Donna Vick was killed in her home in DeSoto, near Dallas, in the early hours of 21 March 1997. Later that day, John Adams entered a video store in Dallas and told the shop assistant to call the police because there had been a murder and he wanted to turn himself in. Adams was arrested and gave a statement to the police that he and Gregory Wright had been at Donna Vick’s house and that Wright had stabbed her to death.
Gregory Wright was tried first. Adams did not testify, but the prosecution used the statement he had given to the police that Wright was the actual murderer. The statement was a detailed account of the stabbing that was highly prejudicial to Wright. Wright was tried as the primary actor in the murder. The trial judge instructed the jury that it could convict Wright only if it found that he had actually attacked Donna Vick. The court did not instruct the jury on the “law of parties”, the Texas law under which the distinction between principal actor and accomplice in a crime is abolished and each defendant may be held equally culpable. Wright was convicted and sentenced to death. John Adams was tried some six months later under the law of parties. He too was sentenced to death, and he remains on death row without an execution date.
On 21 June 2008, John Adams signed a statement that “I want the record clear that Greg Wright is innocent of the crime he’s here on death row for. If you kill him your [sic] killing a innocent man. Greg Wright was used as a scape goat. I’m doing this because I’m tired of seeing innocent people being killed for murders they’ve not done. The statement I made is a lie the one that I made at the first of our arrest. Greg Wright is innocent! I was there and know better.” In follow-up statements signed on 6 August 2008, Adams said that he had placed the murder on Wright “because I was trying to get it off my hands”. He said that he, not Wright, had killed Donna Vick, indicating that it was because of his newly found religious conviction that he was coming forward now. Adams has not testified to the truth of his declarations in open court. Another Texas death row prisoner has signed a statement that Adams “has told me several times that he panicked and was scared [after the crime] and that [Gregory Wright] did not kill the lady”.
Wright’s clemency petition also raises other issues. One relates to statements made by Daniel McGaughey, the shop assistant who was told by Adams to phone the police after the murder. A written statement that McGaughey gave to police on 25 March 1997 stated that Adams had approached him at the store and told him that “there was a murder and he wanted to turn himself in”, because he “could not live with himself any longer”. However, prior to giving this statement, McGaughey apparently told an investigator that Adams had said “I murdered someone in DeSoto and I can’t deal with it. I want to turn myself in”. The inconsistency between the statements attributed to McGaughey could render any tape recordings of his phone call to the police crucial. In a pre-trial hearing the prosecution informed Wright’s lawyers that there were no tapes, but after the trial began the defence learned that there was a tape of a call made by McGaughey. Questioned by the judge, the prosecutor said that a tape “did exist at one point”, but that he did not know where it was. The tape remains missing and has never been provided to Wright’s legal counsel.

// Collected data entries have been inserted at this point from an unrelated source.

This design comes from an exercise in tuning for small area on the open sky130 flow, not from production work.
Function was checked by simulation only, so behaviour that the tests miss may differ from the original.
Power is estimated from default activity; no workload was simulated.

Design tower_defense_top, start of the top module:
module tower_defense_top (
    input  logic       clk,
    input  logic       reset_i,
    input  logic       visible_i,
    input  video_pkg::coord_t     x_i,
    input  video_pkg::coord_t     y_i,
    input  logic       btn_up_i,
    input  logic       btn_down_i,
    input  logic       btn_left_i,
    input  logic       btn_right_i,
    input  logic       btn_center_i,
    output video_pkg::rgb_t       pixel_o,
    output logic [3:0] lives_o
);
Size in the first run: roughly 48 flip-flops, ~44 I/O pins.
Settings: LEC_CHECK=0, ABC_AREA=1, CAP_MARGIN=0, CORE_MARGIN=2, CORE_UTILIZATION=62, CTS_BUF_LIST=sky130_fd_sc_hd__clkbuf_8, GPL_TIMING_DRIVEN=0, SETUP_SLACK_MARGIN=0.0, SLEW_MARGIN=0; clock period 12.0 ns.
standard.sh (not shown) runs the stock make flow with config.mk's settings and CLKGATE_MAP_FILE= SYNTH_SCRIPT=/design/flow/synth_recipe.tcl, a recipe that flattens the netlist after the stock synthesis.
==> flow/flow/run.sh <==
#!/bin/bash
# Standard layout, with the smallest buffer on every input and output port
# instead of the delay cell buffer_ports picks by default.
set -euo pipefail
bash standard.sh 'BUFFER_PORTS_ARGS=-buffer_cell sky130_fd_sc_hd__buf_1' finish > standard_flow.log 2>&1
Rerun with:
--- a/flow/design.v
+++ b/flow/design.v
@@ -244,17 +244,17 @@
     logic        vert;
     logic        dneg;
     logic [1:0]  ksel;
     logic [7:0]  csel;
     logic        corner;
     logic        sx, sy;
     logic [4:0]  khb;
     logic        seg6end;
-    logic [4:0]  hb;
+    logic [4:0]  nhb;
     logic [4:0]  hx, hy;
     logic [4:0]  ar;
     logic        borrow;
     logic [5:0]  zax, zay;
     logic        zcx, zcy;
     logic [4:0]  xrx, xry;
     logic [5:0]  xqx, xqy;
     logic [4:0]  xr;
@@ -317,21 +317,21 @@
         case (sin)
             3'd0: begin sx = 1'b0; sy = 1'b1; khb = 5'(15 - 507 + 73 + 1); end
             3'd1: begin sx = 1'b0; sy = 1'b0; khb = 5'(15 - 507 - 307); end
             3'd2: begin sx = 1'b1; sy = 1'b0; khb = 5'(15 + 133 - 307 + 1); end
             3'd3: begin sx = 1'b1; sy = 1'b1; khb = 5'(15 + 133 + 177 + 2); end
             3'd4: begin sx = 1'b0; sy = 1'b1; khb = 5'(15 - 387 + 177 + 1); end
             default: begin sx = 1'b0; sy = 1'b0; khb = 5'(15 - 387 - 407); end
         endcase
-        hx = 5'(sx ? ~x_i[4:0] : x_i[4:0]);
-        hy = 5'(sy ? ~y_i[4:0] : y_i[4:0]);
-        if (corner)       hb = 5'(game_pkg::radd(12'(game_pkg::radd(12'(hx), 12'(hy), 1'b0)), 12'(khb), 1'b0));
-        else if (seg6end) hb = 5'(game_pkg::radd(12'(~x_i[4:0]), 12'd23, 1'b0));    
-        else              hb = 5'd15;
+        hx = 5'(sx ? x_i[4:0] : ~x_i[4:0]);
+        hy = 5'(sy ? y_i[4:0] : ~y_i[4:0]);
+        if (corner)       nhb = 5'(game_pkg::radd(12'(game_pkg::radd(12'(hx), 12'(hy), 1'b0)), 12'(5'(33 - khb)), 1'b0));
+        else if (seg6end) nhb = 5'(game_pkg::radd(12'(x_i[4:0]), 12'd9, 1'b0));    
+        else              nhb = ~5'd15;
         ar     = ar_i[ksel*5 +: 5];
         borrow = borrow_i[ksel];
         zax = {1'b0, x_i[9:5]} + {1'b0, x_i[4:0]};
         zcx = zax[5] || (zax[4:0] == 5'd31);
         xrx = zcx ? 5'(game_pkg::radd(12'(zax[4:0]), 12'd1, 1'b0)) : zax[4:0];
         xqx = 6'(game_pkg::radd(12'(x_i[9:5]), 12'd0, zcx));
         zay = {1'b0, y_i[9:5]} + {1'b0, y_i[4:0]};
         zcy = zay[5] || (zay[4:0] == 5'd31);
@@ -345,27 +345,27 @@
         r    = cy ? 5'(game_pkg::radd(12'(sum0[4:0]), 12'd1, 1'b0)) : sum0[4:0];
         pp  = 8'(game_pkg::radd(12'(wrap_i), 12'(csel), borrow));
         xq2 = dneg ? {2'b00, xq} : ~{2'b00, xq};
         mm  = pp + xq2 + {7'd0, !cy};
         ex    = (mm[7:4] == 4'b0000) || (mm[7:3] == 5'b01001) || (mm[7:3] == 5'b01010);
         slot  = {mm[3] ^ mm[6], mm[2:0]};
         moved = !game_pkg::rge(12'(slot), 12'(pos_i));
         tneg  = first && borrow && (xq == 6'd0) && !cy;
-        dlo = 6'(game_pkg::radd(12'(r), ~(12'(hb)), 1'b1));
+        dlo = 6'(game_pkg::radd(12'(r), 12'(nhb), 1'b1));
         hit_o = valid && !tneg && ex &&
-                (moved ? (!dlo[5] && dlo != 6'd0) : (!dlo[5] && r != 5'd30));
+                (moved ? (dlo[5] && dlo[4:0] != 5'd0) : (dlo[5] && r != 5'd30));
     end
 endmodule
 module scene_render (
     input  video_pkg::coord_t     x_i,
     input  video_pkg::coord_t     y_i,
     input  logic                  visible_i,
     input  game_pkg::game_state_e state_i,
-    input  logic [9:0]            cur_x_i,
+    input  logic [9:0]            cur_x_i,    
     input  logic [9:0]            cur_y_i,
     input  logic [4:0]            pos_i,
     input  logic [4:0]            spawn_cnt_i,
     input  logic [6:0]            wrap_i,
     output video_pkg::rgb_t       pixel_o
 );
     logic       on_grid;
     logic       on_path;
Effect: Sequential power is about the same. Die area decreases by 1.0%. Utilization increases by 0.17 points. Routed wire length barely changes. Hold slack gains 5.3 ps. Cell count decreases by 1.7%. Global-route usage increases by 0.33 points. Sequential share of layout area barely changes. First-iteration DRC count increases by 31%. Maximum frequency hardly moves.

re-timing with driven ports:
The results above use ideal ports. As a check the final layouts listed here were re-extracted and re-timed, cells and wires unchanged. Step 1 assumes that a clkbuf_16 drives the clock port and a buf_2 every other input. Step 2 adds t to the input delays and takes it off the output delays; t is the mean of the earliest and latest rising clock arrival at the registers after step 1. Input paths then give back, and output paths get back, about the clock's delay inside the block. Slacks: no drivers / after step 1 / after step 2; pairs: no drivers / after step 1.
| run | t (ns) | setup slack, ns | hold WS [ns] | worst setup path at the end | latest minus earliest clock arrival (ns) |
|---|---|---|---|---|---|
| the first run | 0.342 | 0.408 / 0.386 / 0.386 | 0.415 / 0.415 / 0.415 | input to output | 0.009 / 0.010 |
| the second run | 0.352 | 0.404 / 0.381 / 0.381 | 0.421 / 0.421 / 0.421 | input to output | 0.019 / 0.019 |
After both steps setup and hold are still met in every run listed. For the second run, which loses most, drivers alone change the setup slack by -0.023 ns; drivers and shift together by -0.023 ns.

According to the clemency petition, Wright’s trial lawyers did not learn of McGaughey’s earlier statement until after Wright’s trial had started, when the prosecution provided them with documents pertaining to the case. Wright’s lawyers attempted to locate McGaughey, but were unsuccessful and the prosecution claimed not to know his whereabouts. McGaughey signed an affidavit in December 2001 that the authorities investigating the case knew where he was living in 1997. He further stated that in early 1998, after Wright’s trial, he received a number of visits from the prosecution authorities preparing for the trial of John Adams. He was subpoenaed to testify at the trial, and spent two days at the courthouse, but he was never called by the state.
Wright’s trial lawyers signed affidavits in 2002 that the prosecution failed to disclose to them the existence of a witness, Jerry Causey, who subsequently testified at Adams’ trial that he had been in Donna Vick’s car with John Adams hours after the murder, and that Adams had told him that he had killed Vicks. In 2001, Causey signed an affidavit restating this claim and adding that he had been contacted by the prosecution in “approximately November of 1997”, i.e. before Wright’s trial. The trial lawyers’ affidavits assert that if they had known about Causey they would have called him at trial.

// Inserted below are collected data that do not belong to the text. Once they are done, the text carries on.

This design comes from an exercise in tuning for small area and a short achievable clock period on the open sky130 flow, not from production work.
No functional check of the RTL was part of any run shown here.
Power is estimated from default activity; no workload was simulated.

==> flow/design.v (outline; a module is shown in full before it is edited, if it fits) <==
// module goodness_beat_reduce: 3131 lines
// module goodness_fa: 7 lines
// module goodness_ha: 7 lines
// module goodness_tracker: 139 lines
module goodness_tracker
#(
  parameter int CORE_NUM            = 4,
  parameter int POST_NEUR_PARALLEL  = 8,
  parameter int POST_NEUR_MEM_WIDTH = 13,
  parameter int GOODNESS_WIDTH      = 24
) (
  input  logic                                                    clk,
  input  logic                                                    rst,
  input  logic [CORE_NUM-1:0]                                     core_valid,
  input  logic [CORE_NUM-1:0]                                     core_last,
  input  logic [CORE_NUM-1:0]                                     core_clear,
  input  logic [CORE_NUM*POST_NEUR_PARALLEL*POST_NEUR_MEM_WIDTH-1:0] core_mem_bus,
  input  logic                                                    mode,
  input  logic [3:0]                                              avg_shift,
  input  logic [GOODNESS_WIDTH-1:0]                               theta,
  output logic [CORE_NUM*GOODNESS_WIDTH-1:0]                      sample_bus,
  output logic [CORE_NUM*GOODNESS_WIDTH-1:0]                      avg_bus,
  output logic [CORE_NUM-1:0]                                     done,
  output logic [CORE_NUM-1:0]                                     above_theta
);
  // ...
==> flow/run.sh <==
#!/bin/bash
# synth_recipe.tcl (not shown) runs the flow's synth.tcl, then flattens the netlist and writes it again
# the make line also repeats each setting of config.mk as NAME=value (left out here)
make -C /OpenROAD-flow-scripts/flow DESIGN_CONFIG=/design/flow/config.mk WORK_HOME=/design/flow/orfs CLKGATE_MAP_FILE= SYNTH_SCRIPT=/design/flow/synth_recipe.tcl finish
==> flow/config.mk <==
export PLATFORM = sky130hd
export DESIGN_NAME = goodness_tracker
export DESIGN_NICKNAME = goodness_tracker
export VERILOG_FILES = /design/flow/design.v
export SDC_FILE = /design/flow/constraint.sdc
export NUM_CORES = 4
export LEC_CHECK = 0
export CAP_MARGIN = 20
export CORE_MARGIN = 2
export CORE_UTILIZATION = 38
export SLEW_MARGIN = 20
export SYNTH_HIERARCHICAL = 1
export SYNTH_MINIMUM_KEEP_SIZE = 0
==> flow/constraint.sdc <==
create_clock -name core_clock -period 15.0 [get_ports {clk}]
set_input_delay 3.0000 -clock core_clock [delete_from_list [all_inputs] [get_ports {clk}]]
set_output_delay 3.0000 -clock core_clock [all_outputs]
set_load 0.01 [all_outputs]
==> summary.md, run 1 <==
| Metric | Value |
|---|---|
| PostCTS Resize Cnt | 0 |
| HP Class | flip-flop to flip-flop |
| Worst reg2reg endpoint | g_core[0].acc_q[13]$_DFFE_PP0P_ |
| Max-slew headroom | 0.293 |
| FF-to-FF Start | g_q[2]$_DFF_P_ |
| Combinational Power Share | 0.709 |
| Worst EP arrival | 9.98 ns |
| Final WL | 441 mm |
| Clk pwr share | 0.143 |
| Register share of total power | 0.149 |
| DRC | 0 |
| Post-synthesis simple-gate area fraction | 0.152 |
| Clk slew on worst S/H paths | 0.06 ns |
| Share of the synthesized area in the top cell type | 0.463 |
| Post-Layout Cell Count | 15000 |
| Critical path's top delay family | adder cells |
| Routed vias | 83100 |
| DR vias/cell | 5.54 |
| CP Depth | 23 |
| Synth top area cells | fa_1 (46%), dfxtp_1 (8.0%), nor2_1 (7.6%) |
| Register area share after synthesis | 0.149 |
| Worst reg-to-reg path cell count | 23 |
| Switching power | 0.00782 W |
| Pre-Repair DR Iteration Count | 8 |
| Worst Path Buf+Inv | 0 |
| Commonest non-fill, non-tap cell in the layout | fa_1 |
| Most frequent cells after synthesis | fa_1 (2604), nor2_1 (2286), nand2_1 (1458) |
| CLK BUF | 131 |
| Mean post-synth cell area | 10.2 um^2 |
| Synth-to-Final Area Change | 7.44% |
| Number of multi-input logic gates | 9003 |
| IR drop worst, VDD | 0.202 mV |
| Post-synth top area cell | fa_1 |
| Yosys reg bits | 760 |
| Outcome | timing/DRC/antenna clean |
==> module goodness_tracker, before the edit <==
module goodness_tracker
#(
  parameter int CORE_NUM            = 4,
  parameter int POST_NEUR_PARALLEL  = 8,
  parameter int POST_NEUR_MEM_WIDTH = 13,
  parameter int GOODNESS_WIDTH      = 24
) (
  input  logic                                                    clk,
  input  logic                                                    rst,
  input  logic [CORE_NUM-1:0]                                     core_valid,
  input  logic [CORE_NUM-1:0]                                     core_last,
  input  logic [CORE_NUM-1:0]                                     core_clear,
  input  logic [CORE_NUM*POST_NEUR_PARALLEL*POST_NEUR_MEM_WIDTH-1:0] core_mem_bus,
  input  logic                                                    mode,
  input  logic [3:0]                                              avg_shift,
  input  logic [GOODNESS_WIDTH-1:0]                               theta,
  output logic [CORE_NUM*GOODNESS_WIDTH-1:0]                      sample_bus,
  output logic [CORE_NUM*GOODNESS_WIDTH-1:0]                      avg_bus,
  output logic [CORE_NUM-1:0]                                     done,
  output logic [CORE_NUM-1:0]                                     above_theta
);
  localparam int P     = POST_NEUR_PARALLEL;
  localparam int M     = POST_NEUR_MEM_WIDTH;
  localparam int G     = GOODNESS_WIDTH;
  localparam int T_W   = 28;    
  localparam logic [G-1:0] G_MAX = '1;
  logic [CORE_NUM*P*(M-1)-1:0] mag_q;
  logic [CORE_NUM*P-1:0]       g_q;
  logic [CORE_NUM*P-1:0]       h_q;
  for (genvar k = 0; k < CORE_NUM*P; k++) begin : g_in
    always_ff @(posedge clk) begin
      mag_q[k*(M-1) +: M-1] <= core_mem_bus[k*M +: M-1];
      g_q[k]                <= mode & ~core_mem_bus[k*M + M-1];
      h_q[k]                <= ~mode & ~core_mem_bus[k*M + M-1];
    end
  end
  for (genvar c = 0; c < CORE_NUM; c++) begin : g_core
    logic             s1_valid;
    logic             s1_last;
    logic             s2_valid;    
    logic             seeded;
    logic             done_q;
    logic             above_q;
    logic [G-1:0]     acc_q;
    logic [G-1:0]     sample_q;
    logic [G-1:0]     avg_q;
    logic [T_W-1:0]   tot_s;
    logic [T_W-1:0]   tot_c;
    logic [T_W-1:0]   tot;
    logic [G-1:0]     acc_sat;
    logic             sat;
    logic [G-1:0]     cmp_s;
    logic [G-1:0]     cmp_c;
    logic [G+1:0]     cmp;
    logic             above_d;
    logic [P*(M-1)-1:0] ny;
    logic [P*(M-1)-1:0] nl;
    logic [3:0]       sh;
    logic [G-1:0]     avg_dn;
    logic [G-1:0]     smp_dn;
    logic [G-1:0]     avg_next;
    for (genvar n = 0; n < P; n++) begin : g_neur
      logic [M-2:0] x;
      assign x = mag_q[(c*P+n)*(M-1) +: M-1];
      assign ny[n*(M-1) +: M-1] = ~(x & {(M-1){g_q[c*P+n]}});
      assign nl[n*(M-1) +: M-1] = ~(x & {(M-1){h_q[c*P+n]}});
    end
    goodness_beat_reduce u_reduce (
      .ny    (ny),
      .nl    (nl),
      .acc   (acc_q),
      .sum_s (tot_s),
      .sum_c (tot_c)
    );
    assign tot     = tot_s + tot_c;
    assign sat     = |tot[T_W-1:G];
    assign acc_sat = sat ? G_MAX : tot[G-1:0];
    for (genvar i = 0; i < G; i++) begin : g_cmp
      goodness_fa u_fa (
        .a  (tot_s[i]),
        .b  (tot_c[i]),
        .c  (~theta[i]),
        .s  (cmp_s[i]),
        .co (cmp_c[i])
      );
    end
    assign cmp     = {2'b00, cmp_s} + {1'b0, cmp_c, 1'b0};
    assign above_d = sat ? ~&theta : |cmp[G+1:G];
    assign sh       = seeded ? avg_shift : 4'd0;
    assign avg_dn   = avg_q >> sh;
    assign smp_dn   = sample_q >> sh;
    assign avg_next = avg_q - avg_dn + smp_dn;
    always_ff @(posedge clk or posedge rst) begin
      if (rst) begin
        s1_valid <= 1'b0;
        s1_last  <= 1'b0;
        s2_valid <= 1'b0;
        seeded   <= 1'b0;
        done_q   <= 1'b0;
        above_q  <= 1'b0;
        acc_q    <= '0;
        sample_q <= '0;
        avg_q    <= '0;
      end else if (core_clear[c]) begin
        s1_valid <= 1'b0;
        s1_last  <= 1'b0;
        s2_valid <= 1'b0;
        seeded   <= 1'b0;
        done_q   <= 1'b0;
        above_q  <= 1'b0;
        acc_q    <= '0;
        sample_q <= '0;
        avg_q    <= '0;
      end else begin
        s1_valid <= core_valid[c];
        s1_last  <= core_valid[c] & core_last[c];
        done_q   <= s2_valid;
        s2_valid <= s1_valid & s1_last;
        if (s2_valid) begin
          avg_q  <= avg_next;
          seeded <= 1'b1;
        end
        if (s1_valid) begin
          if (s1_last) begin
            sample_q <= acc_sat;
            above_q  <= above_d;
            acc_q    <= '0;
          end else begin
            acc_q    <= acc_sat;
          end
        end
      end
    end
    assign sample_bus[c*G +: G] = sample_q;
    assign avg_bus[c*G +: G]    = avg_q;
    assign done[c]              = done_q;
    assign above_theta[c]       = above_q;
  end
endmodule
==> run 2: changes to the inputs <==
--- a/flow/design.v
+++ b/flow/design.v
@@ -3179,15 +3179,23 @@
   logic [CORE_NUM*P-1:0]       g_q;
   logic [CORE_NUM*P-1:0]       h_q;
   for (genvar k = 0; k < CORE_NUM*P; k++) begin : g_in
+    logic en;
+    assign en = core_valid[k/P] & ~core_clear[k/P] & ~core_mem_bus[k*M + M-1];
     always_ff @(posedge clk) begin
       mag_q[k*(M-1) +: M-1] <= core_mem_bus[k*M +: M-1];
-      g_q[k]                <= mode & ~core_mem_bus[k*M + M-1];
-      h_q[k]                <= ~mode & ~core_mem_bus[k*M + M-1];
+    end
+    always_ff @(posedge clk or posedge rst) begin
+      if (rst) begin
+        g_q[k] <= 1'b0;
+        h_q[k] <= 1'b0;
+      end else begin
+        g_q[k] <= en & mode;
+        h_q[k] <= en & ~mode;
+      end
     end
   end
   for (genvar c = 0; c < CORE_NUM; c++) begin : g_core
-    logic             s1_valid;
-    logic             s1_last;
+    logic             s1_last;     
     logic             s2_valid;    
     logic             seeded;
     logic             done_q;
@@ -3207,8 +3215,10 @@
     logic [P*(M-1)-1:0] ny;
     logic [P*(M-1)-1:0] nl;
     logic [3:0]       sh;
-    logic [G-1:0]     avg_dn;
-    logic [G-1:0]     smp_dn;
+    logic [G:0]       dif;
+    logic [G:0]       dif_sh;
+    logic [G-1:0]     lt;
+    logic [G:0]       avg_sum;
     logic [G-1:0]     avg_next;
     for (genvar n = 0; n < P; n++) begin : g_neur
       logic [M-2:0] x;
@@ -3238,12 +3248,13 @@
     assign cmp     = {2'b00, cmp_s} + {1'b0, cmp_c, 1'b0};
     assign above_d = sat ? ~&theta : |cmp[G+1:G];
     assign sh       = seeded ? avg_shift : 4'd0;
-    assign avg_dn   = avg_q >> sh;
-    assign smp_dn   = sample_q >> sh;
-    assign avg_next = avg_q - avg_dn + smp_dn;
+    assign dif      = {1'b0, sample_q} - {1'b0, avg_q};
+    assign dif_sh   = $signed(dif) >>> sh;
+    assign lt       = dif[G-1:0] ^ sample_q ^ avg_q;
+    assign avg_sum  = {avg_q, 1'b1} + {dif_sh[G-1:0], lt[sh]};
+    assign avg_next = avg_sum[G:1];
     always_ff @(posedge clk or posedge rst) begin
       if (rst) begin
-        s1_valid <= 1'b0;
         s1_last  <= 1'b0;
         s2_valid <= 1'b0;
         seeded   <= 1'b0;
@@ -3253,7 +3264,6 @@
         sample_q <= '0;
         avg_q    <= '0;
       end else if (core_clear[c]) begin
-        s1_valid <= 1'b0;
         s1_last  <= 1'b0;
         s2_valid <= 1'b0;
         seeded   <= 1'b0;
@@ -3263,22 +3273,19 @@
         sample_q <= '0;
         avg_q    <= '0;
       end else begin
-        s1_valid <= core_valid[c];
         s1_last  <= core_valid[c] & core_last[c];
         done_q   <= s2_valid;
-        s2_valid <= s1_valid & s1_last;
+        s2_valid <= s1_last;
         if (s2_valid) begin
           avg_q  <= avg_next;
           seeded <= 1'b1;
         end
-        if (s1_valid) begin
-          if (s1_last) begin
-            sample_q <= acc_sat;
-            above_q  <= above_d;
-            acc_q    <= '0;
-          end else begin
-            acc_q    <= acc_sat;
-          end
+        if (s1_last) begin
+          sample_q <= acc_sat;
+          above_q  <= above_d;
+          acc_q    <= '0;
+        end else begin
+          acc_q    <= acc_sat;
         end
       end
     end
--- a/flow/config.mk
+++ b/flow/config.mk
@@ -8,6 +8,7 @@
 export CAP_MARGIN = 20
 export CORE_MARGIN = 2
 export CORE_UTILIZATION = 38
+export SETUP_SLACK_MARGIN = 5
 export SLEW_MARGIN = 20
 export SYNTH_HIERARCHICAL = 1
 export SYNTH_MINIMUM_KEEP_SIZE = 0
==> run 2 against run 1 <==
  * Register-to-register slack lost 0.26 ns
  * Clock-buffer cell count shrank 7
  * Non-clock buffer count shrank 16
  * Critical endpoint is now g_core[0].above_q$_DFFE_PP0P_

The prosecution linked Wright to the murder via articles found in a shack that Wright was said to sometimes stay in. Among the articles seized was a pair of jeans and a knife. DNA testing established that the blood on them was Donna Vick’s. The 2002 affidavits of Wright’s trial lawyers state that they had not learned until the third day of the trial that letters belonging to Adams had also been found in the shack. Each asserts that if he had known this he “would have used the letters to impeach the State’s evidence that the…shack and its contents were solely my client’s property”. At Adams’ trial six months after Wright’s, the prosecution emphasised to the jury that the shack was shared by Adams and Wright. Wright’s current lawyers state that preliminary DNA testing on the jeans found at the shack indicate Adams’ DNA on the inside thigh.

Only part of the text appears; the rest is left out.